This well established model of SNARE-mediated autophagosome clearance has not,
however, been demonstrated within the spatiotemporal framework of the cell and
little is known about how VPS33A modulates SNARE function. The research
presented in this thesis therefore aims to determine the applicability of the
proposed SNARE model within the cellular environment and to investigate the
regulatory mechanisms controlling syntaxin 17 function. To accomplish this,
carefully validated fluorescence colocalisation and time-resolved fluorescence
lifetime imaging techniques were primarily employed.
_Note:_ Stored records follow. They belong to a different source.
===== src/rtl/triangle_list_if.sv =====
// Triangle list bus: write port, list control, readout handshake and status.
interface triangle_list_if #(
   parameter int WI    = 8,
   parameter int WF    = 8,
   parameter int DEPTH = 16
) ();
   localparam int AW = (DEPTH > 1) ? $clog2(DEPTH) : 1;

   logic                            list_w;
   logic [2:0][2:0][WI+WF-1:0]      orig_triangle_in;
   logic                            list_clear;
   logic                            frame_start;
   logic                            tri_ready;
   logic [2:0][2:0][WI+WF-1:0]      tri_out;
   logic                            tri_valid;
   logic                            frame_done;
   logic [AW:0]                     tri_count;
   logic                            full;
   logic                            overflow;

   modport master (
      output list_w, orig_triangle_in, list_clear, frame_start, tri_ready,
      input  tri_out, tri_valid, frame_done, tri_count, full, overflow
   );

   modport slave (
      input  list_w, orig_triangle_in, list_clear, frame_start, tri_ready,
      output tri_out, tri_valid, frame_done, tri_count, full, overflow
   );
endinterface


===== src/rtl/triangle_list.sv =====
// Triangle list: stores up to DEPTH triangles in write order and replays them
// downstream one pass per frame_start with a valid/ready handshake.
// Optional macro TRI_LIST_SKIP_DEGENERATE_EN drops triangles that have two
// bit-identical vertices at write time.
module triangle_list #(
   parameter int WI    = 8,
   parameter int WF    = 8,
   parameter int DEPTH = 16
) (
   input  logic            Clk,
   input  logic            Reset,
   triangle_list_if.slave  bus
);
   localparam int W  = WI + WF;
   localparam int AW = (DEPTH > 1) ? $clog2(DEPTH) : 1;

   typedef enum logic [1:0] {IDLE, FETCH, PRESENT, DONE} state_t;

   state_t                   state_q, state_d;
   logic [2:0][2:0][W-1:0]   mem [DEPTH];
   logic [2:0][2:0][W-1:0]   tri_out_q;
   logic [AW:0]              cnt_q;
   logic [AW:0]              frame_len_q;
   logic [AW:0]              last_idx;
   logic [AW-1:0]            idx_q;
   logic                     overflow_q;
   logic                     full;
   logic                     degen;
   logic                     wr_en;
   logic                     last;

   assign full     = (cnt_q == (AW+1)'(DEPTH));
   assign last_idx = frame_len_q - (AW+1)'(1);
   assign last     = ({1'b0, idx_q} == last_idx);

`ifdef TRI_LIST_SKIP_DEGENERATE_EN
   assign degen = (bus.orig_triangle_in[0] == bus.orig_triangle_in[1]) ||
                  (bus.orig_triangle_in[0] == bus.orig_triangle_in[2]) ||
                  (bus.orig_triangle_in[1] == bus.orig_triangle_in[2]);
`else
   assign degen = 1'b0;
`endif

   assign wr_en = bus.list_w && !bus.list_clear && !full && !degen;

   assign bus.tri_out    = tri_out_q;
   assign bus.tri_valid  = (state_q == PRESENT);
   assign bus.frame_done = (state_q == DONE);
   assign bus.tri_count  = cnt_q;
   assign bus.full       = full;
   assign bus.overflow   = overflow_q;

   // Storage array; contents are don't-care until written.
   always_ff @(posedge Clk) begin
      if (wr_en)
         mem[cnt_q[AW-1:0]] <= bus.orig_triangle_in;
   end

   // Fill count and sticky overflow; clear outranks any write.
   always_ff @(posedge Clk or posedge Reset) begin
      if (Reset) begin
         cnt_q      <= '0;
         overflow_q <= 1'b0;
      end else if (bus.list_clear) begin
         cnt_q      <= '0;
         overflow_q <= 1'b0;
      end else if (bus.list_w && !degen) begin
         if (full)
            overflow_q <= 1'b1;
         else
            cnt_q <= cnt_q + (AW+1)'(1);
      end
   end

   // Readout state register.
   always_ff @(posedge Clk or posedge Reset) begin
      if (Reset)
         state_q <= IDLE;
      else
         state_q <= state_d;
   end

   // Readout next-state; list_clear returns to Idle from anywhere.
   always_comb begin
      state_d = state_q;
      unique case (state_q)
         IDLE:    if (bus.frame_start) state_d = (cnt_q != '0) ? FETCH : DONE;
         FETCH:   state_d = PRESENT;
         PRESENT: if (bus.tri_ready) state_d = last ? DONE : FETCH;
         DONE:    state_d = IDLE;
         default: state_d = IDLE;
      endcase
      if (bus.list_clear)
         state_d = IDLE;
   end

   // Pass bookkeeping and output register; frame length is frozen at
   // frame_start so writes during a pass do not extend it.
   always_ff @(posedge Clk or posedge Reset) begin
      if (Reset) begin
         idx_q       <= '0;
         frame_len_q <= '0;
         tri_out_q   <= '0;
      end else if (!bus.list_clear) begin
         if (state_q == IDLE && bus.frame_start) begin
            frame_len_q <= cnt_q;
            idx_q       <= '0;
         end
         if (state_q == FETCH)
            tri_out_q <= mem[idx_q];
         if (state_q == PRESENT && bus.tri_ready && !last)
            idx_q <= idx_q + AW'(1);
      end
   end
endmodule
[config.mk]
export PLATFORM = sky130hd
export DESIGN_NAME = shared_counter_ctrl
export DESIGN_NICKNAME = d
export VERILOG_FILES = /design/src/rtl/shared_counter_ctrl.sv
export SDC_FILE = /design/constraint.sdc
export NUM_CORES = 1
export LEC_CHECK = 0
export BUFFER_PORTS_ARGS = -buffer_cell sky130_fd_sc_hd__buf_2
export CAP_MARGIN = 25
export CORE_UTILIZATION = 49
export CTS_BUF_LIST = sky130_fd_sc_hd__clkbuf_16
export CTS_CLUSTER_SIZE = 28
export DETAILED_ROUTE_END_ITERATION = 7
export MAX_ROUTING_LAYER = met4
export PLACE_DENSITY = 0.87
export SYNTH_ARGS = -nofsm -noshare
export SYNTH_HDL_FRONTEND = slang
export SYNTH_SLANG_ARGS = --single-unit
export TNS_END_PERCENT = 50
[constraint.sdc]
create_clock -name clk -period 4.3 [get_ports clk]
set_input_delay 0 -clock clk [delete_from_list [all_inputs] [get_ports clk]]
set_output_delay 0 -clock clk [all_outputs]
set_load 0.05 [all_outputs]
File: src/rtl/hilo_muldiv_unit.sv
// hilo_muldiv_unit
//   Architectural HI/LO register pair with a built-in iterative multiplier
//   (shift-add) and restoring divider (shift-subtract). One step per clock,
//   WIDTH steps, then a one-cycle FINISH that applies sign correction and
//   writes HI/LO.
//
// Ports:
//   clk       rising-edge clock
//   reset     asynchronous, active-low reset
//   start     operation request, sampled only while busy=0
//   op        000 MULT, 001 MULTU, 010 DIV, 011 DIVU,
//             100 MTHI, 101 MTLO, 110 MADD, 111 MADDU
//   src_a     multiplicand / dividend / MTHI-MTLO data
//   src_b     multiplier / divisor
//   cancel    flush; aborts the in-flight op, suppresses a start in IDLE
//   busy      high while an iterative op is in flight
//   done      one-cycle pulse after HI/LO is written by an iterative op
//   div_zero  one-cycle pulse with done for a divide by zero
//   hi_out    current HI
//   lo_out    current LO
//
// Build option:
//   HILO_MADD_EN  when defined, MADD/MADDU accumulate the product into HI:LO;
//                 otherwise op 110/111 are no-ops.
module hilo_muldiv_unit #(
  parameter int WIDTH = 32,
  parameter int CNT_W = 6
) (
  input  logic             clk,
  input  logic             reset,
  input  logic             start,
  input  logic [2:0]       op,
  input  logic [WIDTH-1:0] src_a,
  input  logic [WIDTH-1:0] src_b,
  input  logic             cancel,
  output logic             busy,
  output logic             done,
  output logic             div_zero,
  output logic [WIDTH-1:0] hi_out,
  output logic [WIDTH-1:0] lo_out
);

  localparam logic [1:0] IDLE   = 2'd0;
  localparam logic [1:0] BUSY   = 2'd1;
  localparam logic [1:0] FINISH = 2'd2;

  localparam logic [2:0] OP_MTHI = 3'b100;
  localparam logic [2:0] OP_MTLO = 3'b101;

  localparam logic [CNT_W-1:0] LAST_STEP = CNT_W'(WIDTH - 1);

  logic [1:0]         state;
  logic [CNT_W-1:0]   cnt;
  logic               isDiv;
  logic               negRes;     // product sign, or quotient sign
  logic               negRem;     // remainder takes dividend sign
  logic               divByZero;
  logic [WIDTH-1:0]   opnd;       // multiplicand or divisor magnitude
  logic [WIDTH-1:0]   accHi;      // product high half / partial remainder
  logic [WIDTH-1:0]   accLo;      // multiplier / dividend, shifted out as result bits shift in

`ifdef HILO_MADD_EN
  logic               isMadd;
  logic [2*WIDTH-1:0] maddAcc;
`endif

  // Operand decode and magnitude conversion
  logic             signedOp, divOp, iterOp, aNeg, bNeg;
  logic [WIDTH-1:0] aMag, bMag;

  always_comb begin
    signedOp = ~op[0];
    divOp    = (op[2:1] == 2'b01);
`ifdef HILO_MADD_EN
    iterOp   = ~op[2] | (op[2:1] == 2'b11);
`else
    iterOp   = ~op[2];
`endif
    aNeg     = signedOp & src_a[WIDTH-1];
    bNeg     = signedOp & src_b[WIDTH-1];
    aMag     = aNeg ? ('0 - src_a) : src_a;
    bMag     = bNeg ? ('0 - src_b) : src_b;
  end

  // One iteration step
  logic [WIDTH:0]   mulSum, divTrial;
  logic [WIDTH-1:0] nextHi, nextLo;

  always_comb begin
    mulSum   = {1'b0, accHi} + (accLo[0] ? {1'b0, opnd} : '0);
    divTrial = {accHi, accLo[WIDTH-1]} - {1'b0, opnd};
    if (isDiv) begin
      // Restoring divide: keep the trial difference only when it is non-negative.
      nextHi = divTrial[WIDTH] ? {accHi[WIDTH-2:0], accLo[WIDTH-1]} : divTrial[WIDTH-1:0];
      nextLo = {accLo[WIDTH-2:0], ~divTrial[WIDTH]};
    end else begin
      nextHi = mulSum[WIDTH:1];
      nextLo = {mulSum[0], accLo[WIDTH-1:1]};
    end
  end

  // Sign correction for the final write
  logic [2*WIDTH-1:0] prodRaw, prodFinal;
  logic [WIDTH-1:0]   quotFinal, remFinal;

  always_comb begin
    prodRaw   = {accHi, accLo};
    prodFinal = negRes ? ('0 - prodRaw) : prodRaw;
`ifdef HILO_MADD_EN
    if (isMadd) prodFinal = prodFinal + maddAcc;
`endif
    quotFinal = negRes ? ('0 - accLo) : accLo;
    remFinal  = negRem ? ('0 - accHi) : accHi;
  end

  always_comb busy = (state != IDLE);

  always_ff @(posedge clk or negedge reset) begin
    if (!reset) begin
      state     <= IDLE;
      cnt       <= '0;
      isDiv     <= 1'b0;
      negRes    <= 1'b0;
      negRem    <= 1'b0;
      divByZero <= 1'b0;
      opnd      <= '0;
      accHi     <= '0;
      accLo     <= '0;
      done      <= 1'b0;
      div_zero  <= 1'b0;
      hi_out    <= '0;
      lo_out    <= '0;
`ifdef HILO_MADD_EN
      isMadd    <= 1'b0;
      maddAcc   <= '0;
`endif
    end else begin
      done     <= 1'b0;
      div_zero <= 1'b0;
      case (state)
        IDLE: begin
          if (start && !cancel) begin
            if (op == OP_MTHI) begin
              hi_out <= src_a;
            end else if (op == OP_MTLO) begin
              lo_out <= src_a;
            end else if (iterOp) begin
              state     <= BUSY;
              cnt       <= '0;
              isDiv     <= divOp;
              negRes    <= aNeg ^ bNeg;
              negRem    <= aNeg;
              divByZero <= divOp && (src_b == '0);
              // Multiply shifts the multiplier out of accLo; divide shifts the dividend out.
              opnd      <= divOp ? bMag : aMag;
              accLo     <= divOp ? aMag : bMag;
              accHi     <= '0;
`ifdef HILO_MADD_EN
              isMadd    <= op[2];
              maddAcc   <= {hi_out, lo_out};
`endif
            end
          end
        end
        BUSY: begin
          if (cancel) begin
            state <= IDLE;
          end else begin
            accHi <= nextHi;
            accLo <= nextLo;
            cnt   <= cnt + CNT_W'(1);
            if (cnt == LAST_STEP) state <= FINISH;
          end
        end
        FINISH: begin
          state <= IDLE;
          if (!cancel) begin
            done <= 1'b1;
            if (isDiv) begin
              if (divByZero) begin
                div_zero <= 1'b1;
              end else begin
                hi_out <= remFinal;
                lo_out <= quotFinal;
              end
            end else begin
              {hi_out, lo_out} <= prodFinal;
            end
          end
        end
        default: state <= IDLE;
      endcase
    end
  end

endmodule

File: config.mk
export PLATFORM = sky130hd
export DESIGN_NAME = hilo_muldiv_unit
export DESIGN_NICKNAME = d
export VERILOG_FILES = /design/src/rtl/hilo_muldiv_unit.sv
export SDC_FILE = /design/constraint.sdc
export NUM_CORES = 1
export LEC_CHECK = 0
export BUFFER_PORTS_ARGS = -buffer_cell sky130_fd_sc_hd__buf_4
export CAP_MARGIN = 5
export CELL_PAD_IN_SITES_DETAIL_PLACEMENT = 0
export CELL_PAD_IN_SITES_GLOBAL_PLACEMENT = 2
export CORE_MARGIN = 2
export CORE_UTILIZATION = 33
export DETAILED_ROUTE_END_ITERATION = 7
export PLACE_DENSITY_LB_ADDON = 0.15
export SETUP_SLACK_MARGIN = 0.4
export SYNTH_ARGS = -nofsm -noshare
export SYNTH_HDL_FRONTEND = slang
export SYNTH_SLANG_ARGS = --single-unit
File: constraint.sdc
create_clock -name clk -period 3.51 [get_ports clk]
set_clock_uncertainty 0.2 [all_clocks]
set_input_delay 0 -clock clk [delete_from_list [all_inputs] [get_ports clk]]
set_output_delay 0 -clock clk [all_outputs]
set_load 0.02 [all_outputs]
==> results.cfg <==
[status]
outcome = finished with violations
violations = setup timing

[yosys]
synth_xor_area_share_pct = 9.95
synthSimpleGateAreaFrac_pct = 19.4
synthMuxAreaShare_pct = 4.64
netlist_area_um2 = 14900
synth_compound_area_share_pct = 25.7
yosysTopAreaCell = dfrtp_1
async_flop_share_pct = 100
synth_area_leaders = dfrtp_1, o21ai_0, ha_1, nand2_1, a21oi_1
yosysSeqAreaShare_pct = 29.3
synth_top_area_share_pct = 29.3
synth_edf_count = 0
ys.flop_type = dfrtp_1
yosys_warnings = 0
synth_cell_types = 75
syn_inst = 1926
synthAdderAreaFrac_pct = 6.08
syn_avg_cell_area_um2 = 7.72
synth-seq-cells = 174
synth_top_family_by_area = compound AO/OA/AOI/OAI gates
syn_nets = 2068

[power_and_ir_drop]
p_per_area_nw_per_um2 = 924
peakVddDrop_uv = 435
power_uw = 19100
p_leak_uw = 0.00900

[floorplanning]
fp-row-count = 77
core_area_um2 = 44300
die_h_um = 216
start_util_pct = 33.6
ioPinCount = 138
dieArea_um2 = 46800
die_w_um = 216

[route]
drt_wl_total_um = 67700
num_vias = 16000
vias_per_cell = 5.57
dr.pass1.iters = 5
drt-initial-drc-count = 1118
drcViolationCount = 0
wire_per_inst_um = 23.6
ant_nets = 0

[critical_path]
cp.required_ns = 3.70
cp-start-kind = register
crit_type = reg2reg
cp_top_family = simple AND/OR/NAND/NOR gates
crit_buf_inv = 0
path_max_fanout = 3
critPathMaxStageDelay_ns = 0.54
end_kind = register
cpMostUsedCell = or4_4
crit_chain = or4_4, or3_4, or4_4, or4_4, o31a_1, o21ai_2, a31oi_1, xor2_1, mux2i_1, o21ai_1
crit_path_top_delay_cell = or4_4
critPathArrivalTime_ns = 3.73

[sta]
relSlewSlack_pct = 33.8
hold_viol = 0
grt_setup_unrepaired = true
setup_tns_ns = -0.0313
setup_violations = 1
fmax_ghz = 0.282
slew_viol_final = 0
tightest_slew_ns = 0.991
period_minus_slack_ns = 3.54
setup_slack_ns = -0.0313
fin_crit_sh_pct = 101

[place]
placed_area_um2 = 17700
port_buffers = 137
dp_hpwl_um = 51600
gp_congestion = 0.933
dp_slack_ns = -0.0619

[clock_network]
cts.clk_slew.worst_paths_ns = 0.08
clock_latency_ns = 0.46
clk_path_buf_depth = 2
cts_buffers = 17
h-tree-depth = 4
clockRootBuffer = clkbuf_16
clock_sinks = 174
cts_tree = built

[layout]
area_growth_pct = 38.9
finalInstanceArea_um2 = 20700
diodes = 0
final_nets = 2405
layout-drive-gt1-share_pct = 26.9

[grt]
grt.total_usage_pct = 28.4
antenna_found_initial = 5
grt_max_degree = 72
grt_pass1_wl_um = 99700
grt_overflow = 0
grt_pass1_vias = 15600

[job]
drv_cap = 0

[hold_path]
hold_path.class = in2reg
-- what timing repair did --
item	4_1_cts	5_1_grt
buffers inserted	27	31
resized for setup	111	189
cloned	1	0
hold endpoints to repair	271	0
setup endpoints to repair	73	88
hold buffers	73	0
pin swaps	41	98
-- worst register-to-register path: stages, from the launching register on --
cell and delay (ns):
dfrtp_1 0.38, or4_4 0.54, or3_4 0.35, or4_4 0.46, or4_4 0.46, o31a_1 0.26, o21ai_2 0.21, a31oi_1 0.13
xor2_1 0.22, mux2i_1 0.11, o21ai_1 0.16
-- cells in the mapped netlist (3+ instances only) --
cell type and n:
o21a_1 12, nand3_1 37, nor4_1 17, o21bai_1 6, or4_4 4, mux2_2 7
a211oi_1 17, o31ai_1 39, o31a_1 6, a21oi_1 159, o21ai_0 210, a41oi_1 5
or2_2 7, clkbuf_1 95, a21boi_0 9, a22o_1 3, nor3b_1 4, o221ai_1 13
nand2_1 223, and2_1 8, nor3_1 38, nand4_1 13, o211ai_1 30, nor2_1 191
a22oi_1 16, nand3b_1 3, ha_1 69, xnor2_1 88, o41ai_1 7, or4_1 6
inv_1 71, dfrtp_1 174, nor2b_1 17, a21o_1 30, a221o_1 6, buf_2 6
xor2_1 81, or3_1 20, mux2i_1 61, a31oi_1 22, buf_1 16, o2111ai_1 3
nand2b_1 18, and3_1 12
-- power by group --
group	total, µW	switching (µW)	internal [µW]
clock network	1910	961	946
registers	3400	672	2730
logic	13800	7580	6190
total	19100	9220	9860
-- layout make-up --
cell class | count | area (µm²)
well taps | 592 | 741
multi-input cells | 1562 | 11000
clock buffers | 20 | 447
clock inverters | 12 | 104
fillers | 4466 | 23700
flip-flops and latches | 174 | 4360
inverters | 71 | 269
repair buffers | 437 | 3730
-- cells by family after synthesis --
| logic type | Yosys count |
|---|---|
| adders and majority gates | 71 |
| muxes | 68 |
| DFF | 174 |
| AOI/OAI and AO/OA | 623 |
| xor gates and xnor gates | 169 |
| and+or+nand+nor | 631 |
| buffers and inverters | 190 |
-- worst paths after layout --
path	startpoint	end	slack [ns]	cells after the start
worst min register to register	lo_out[12]	lo_out[12]	0.28	2
worst max register to register	accLo[16]	hi_out[21]	-0.03	10
min in group asynchronous	reset	hi_out[14]	0.41	3
worst min-delay path	src_b[7]	accLo[7]	0.01	6
max in group asynchronous	reset	accHi[2]	1.88	4
worst max-delay path	accLo[16]	hi_out[21]	-0.03	10
-- stage by stage --
stage               instances  hold WS (ns)  util [%]
finish                   2868        0.0143      46.6
CTS                      2837       0.00364      44.4
global placement         2704        -0.104      39.9
global route             2868        0.0654      46.6
floorplan                1926        -0.496         -
detailed placement       2704        -0.110      39.9
-- sequential cells by signal (all words and copies together) (netlist names) --
signal	cells
lo_out	32
negRes	1
negRem	1
done	1
divByZero	1
hi_out	32
accLo	32
isDiv	1
div_zero	1
opnd	32
cnt	6
accHi	32
state	2
-- placed cells by master, fill, tap and decap left out, drive strengths merged, types with 10 or more instances in the layout --
master	count
nand2b	18
nor2	191
o21ai	213
a31oi	22
dfrtp	174
o221ai	13
nor3	38
xor2	81
clkbuf	21
nor4	17
o21a	12
a21boi	10
a21oi	159
nand3	38
inv	76
a22oi	16
dlygate4sd3	71
nor2b	17
and3	14
ha	69
o211ai	30
mux2i	61
nand2	223
o31ai	39
nand4	13
or3	23
or4	10
xnor2	88
a211oi	17
buf	364
a21o	30
-- layer usage --
| metal | share of wire (%) | wire length (µm) | global-route usage (%) | vias up |
|---|---|---|---|---|
| li1 | - | - | - | 7566 |
| met1 | 44 | 29500 | 36.9 | 7822 |
| met2 | 48 | 32400 | 47.6 | 473 |
| met3 | 4.5 | 3070 | 3.82 | 117 |
| met4 | 4.0 | 2730 | 11.4 | 4 |
| met5 | 0.049 | 33 | 0 | - |
Power figures use the tool's default switching activity.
The limitations of these
techniques were also considered for data interpretation and a novel prototype
SPAD array technology, designed for high-speed time-correlated single photon
counting, was trialled for widefield FLIM-FRET. FLIM-FRET revealed that VAMP8
has been incorrectly assigned as the dominant autophagosomal R-SNARE and
VPS33A studies evidence a multi-modal regulation of Stx17 that diverges from
other studied syntaxin family modulation mechanisms. A new model of SNAREmediated
autophagosome clearance is therefore proposed, where syntaxin 17
engages with SNAP29 and VAMP7 to drive membrane fusion with the
endolysosome in a manner governed by VPS33A and dependent on the
phosphorylation status of syntaxin 17